The act, introduced by U.S. Senators Barbara Boxer, D-Calif., David Vitter, R-La., and Connecticut’s Richard Blumenthal, aims to eliminate the interstate sale of monkeys, apes and other non-human primates in the exotic pet trade.
“As we have seen from multiple attacks, these animals pose a serious threat to public health and safety,” said Boxer. “Passage of this bill is long overdue.”
Supporters of the legislation, including the Humane Society of the United States and Born Free USA, an animal advocacy group, argue that keeping primates as pets endangers both the animal and the general public.
According to information released by Boxer’s office, more than 200 people have been injured in primate attacks since 1990, including the highly publicized case of a Connecticut woman who had her face mauled off by a chimpanzee in 2009. Primates also pose the risk of spreading a number of diseases, including Ebola, tuberculosis and herpes-B.
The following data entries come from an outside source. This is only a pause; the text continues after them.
==> src/rtl/rev_alu_pkg.sv <==
package rev_alu_pkg;
   typedef enum logic [2:0] {
      OP_INV  = 3'd0,
      OP_NEG  = 3'd1,
      OP_INC  = 3'd2,
      OP_ADD  = 3'd3,
      OP_XOR  = 3'd4,
      OP_ROT  = 3'd5,
      OP_CAND = 3'd6,
      OP_XAND = 3'd7
   } op_e;
endpackage

==> src/rtl/rev_alu_regfile.sv <==
module rev_alu_regfile #(
   parameter int          WIDTH = 16,
   parameter int          NREG  = 8,
   parameter int unsigned SEED  = 32'h1357,
   localparam int         AW    = $clog2(NREG)
) (
   input  logic             clk,
   input  logic             rst,
   input  logic             we,
   input  logic [AW-1:0]    wa,
   input  logic [WIDTH-1:0] wd,
   input  logic [AW-1:0]    ra,
   input  logic [AW-1:0]    rb,
   input  logic [AW-1:0]    rc,
   input  logic [AW-1:0]    rp,
   output logic [WIDTH-1:0] qa,
   output logic [WIDTH-1:0] qb,
   output logic [WIDTH-1:0] qc,
   output logic [WIDTH-1:0] qp
);
   logic [WIDTH-1:0] mem [NREG];

   always_ff @(posedge clk) begin
      for (int i = 0; i < NREG; i++) begin
         if (rst)
            mem[i] <= WIDTH'(i * SEED);
         else if (we && wa == AW'(i))
            mem[i] <= wd;
      end
   end

   assign qa = mem[ra];
   assign qb = mem[rb];
   assign qc = mem[rc];
   assign qp = mem[rp];
endmodule

==> src/rtl/rev_alu_rot.sv <==
module rev_alu_rot #(
   parameter int  WIDTH = 16,
   localparam int SW    = $clog2(WIDTH)
) (
   input  logic [WIDTH-1:0] din,
   input  logic [SW-1:0]    amt,
   input  logic             right,
   output logic [WIDTH-1:0] dout
);
   logic [SW-1:0]    amt_l;
   logic [WIDTH-1:0] st [SW+1];

   // a right rotate by n equals a left rotate by WIDTH - n
   assign amt_l = right ? (SW'(0) - amt) : amt;
   assign st[0] = din;

   for (genvar s = 0; s < SW; s++) begin : g_stage
      localparam int SH = 2 ** s;
      assign st[s+1] = amt_l[s] ? {st[s][WIDTH-1-SH:0], st[s][WIDTH-1:WIDTH-SH]}
                                : st[s];
   end

   assign dout = st[SW];
endmodule

==> src/rtl/rev_alu_exec.sv <==
module rev_alu_exec
   import rev_alu_pkg::*;
#(
   parameter int  WIDTH = 16,
   parameter int  NREG  = 8,
   localparam int AW    = $clog2(NREG),
   localparam int SW    = $clog2(WIDTH)
) (
   input  op_e              op,
   input  logic             rev,
   input  logic [AW-1:0]    ia,
   input  logic [AW-1:0]    ib,
   input  logic [AW-1:0]    ic,
   input  logic [WIDTH-1:0] va,
   input  logic [WIDTH-1:0] vb,
   input  logic [WIDTH-1:0] vc,
   output logic [WIDTH-1:0] res,
   output logic             reject
);
   logic [WIDTH-1:0] rot_out;
   logic [WIDTH-1:0] prod;
   logic             alias_b;
   logic             alias_c;

   rev_alu_rot #(.WIDTH(WIDTH)) u_rot (
      .din   (va),
      .amt   (vb[SW-1:0]),
      .right (rev),
      .dout  (rot_out)
   );

   assign prod    = vb & vc;
   assign alias_b = (ia == ib);
   assign alias_c = (ia == ic);

   always_comb begin
      res    = va;
      reject = 1'b0;
      unique case (op)
         OP_INV: res = ~va;
         OP_NEG: res = ~va + WIDTH'(1);
         OP_INC: res = rev ? va - WIDTH'(1) : va + WIDTH'(1);
         OP_ADD: begin
            res    = rev ? va - vb : va + vb;
            reject = alias_b;
         end
         OP_XOR: begin
            res    = va ^ vb;
            reject = alias_b;
         end
         OP_ROT: begin
            res    = rot_out;
            reject = alias_b;
         end
         OP_CAND: begin
            if (rev) begin
               res    = '0;
               reject = alias_b || alias_c || (va != prod);
            end else begin
               res    = prod;
               reject = alias_b || alias_c || (va != '0);
            end
         end
         OP_XAND: begin
            res    = va ^ prod;
            reject = alias_b || alias_c;
         end
         default: ;
      endcase
   end
endmodule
“Primates and other exotic animals are a public safety risk when kept as pets, as shown by the tragic accident that occurred in my home state of Connecticut,” said Blumenthal, a Democrat. “This bill is an important step toward protecting the public and correcting a vague and flawed federal law that fails to prohibit non-human primates as pets. This much needed legislation will close this loophole and ensure that accidents like the chimp attack in Stamford never happen again.”
Charla Nash, a 55-year old woman, lost her hands, nose, lips and eyelids, as well as suffering traumatic brain injuries, according to the Huffington Post, when a 200-pound chimp mauled her on Feb. 16, 2009, in Stamford. The chimp, which had to be shot and killed by police, was owned by Sandra Herold, a friend of Nash's who did not face criminal charges from the incident.
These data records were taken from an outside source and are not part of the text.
==> src/rtl/stepper_debounce.sv <==
`timescale 1ns/1ps
module stepper_debounce #(
  parameter int unsigned DB_CYCLES   = 40000,
  parameter int unsigned SYNC_STAGES = 2
) (
  input  logic clk,
  input  logic rst_n,
  input  logic raw_i,
  output logic level_o
);
  localparam int unsigned CW = $clog2(DB_CYCLES + 1);
  localparam logic [CW-1:0] LAST = CW'(DB_CYCLES - 1);

  logic [SYNC_STAGES-1:0] sync_q;
  logic                   synced;
  logic [CW-1:0]          cnt_q;
  logic                   level_q;

  always_ff @(posedge clk or negedge rst_n) begin
    if (!rst_n) sync_q <= '0;
    else        sync_q <= {sync_q[SYNC_STAGES-2:0], raw_i};
  end

  assign synced = sync_q[SYNC_STAGES-1];

  // Level follows the input only after DB_CYCLES consecutive disagreements
  always_ff @(posedge clk or negedge rst_n) begin
    if (!rst_n) begin
      cnt_q   <= '0;
      level_q <= 1'b0;
    end else if (synced == level_q) begin
      cnt_q <= '0;
    end else if (cnt_q == LAST) begin
      cnt_q   <= '0;
      level_q <= synced;
    end else begin
      cnt_q <= cnt_q + 1'b1;
    end
  end

  assign level_o = level_q;
endmodule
In large part due to that incident, and due to legislation that Blumenthal championed when he was the state’s Attorney General, the Connecticut legislature voted to end the private ownership of gorillas, chimpanzees and orangutans in July of that year, according to the DVM Newsmagazine. A more expansive bill that would have barred the ownership of all sorts of exotic pets, from snakes to elephants, was shot down by the legislature when lawmakers argued that the bill could hurt businesses that relied on those types of animals to bring in customers.
In 2003, the federal Captive Wildlife Safety Act was signed into law prohibiting the interstate commerce of lions, tigers and other big cats as pets.
According to the website petmonkeyinfo.org, 19 states currently have laws banning private ownership of non-human primates, another seven states have partial bans, and six more require a permit for the possession of such animals.
“The captive primate trade involves enormous suffering and threats to human safety,” said Adam Roberts, executive vice president of Born Free USA. “These innocent animals are often confined in small cages and have their teeth extracted. We can’t allow animals to be mutilated in the name of companionship. There is simply no excuse for keeping nonhuman primates as pets. Wildlife belongs in the wild.”
Similar legislation was approved by the U.S. House of Representatives and by the Senate Environment and Public Works Committee during the last congressional session, but was not enacted into law. Boxer says the Captive Primate Safety Act would only apply to the private possession of primates, and would not affect zoos, universities or wildlife sanctuaries.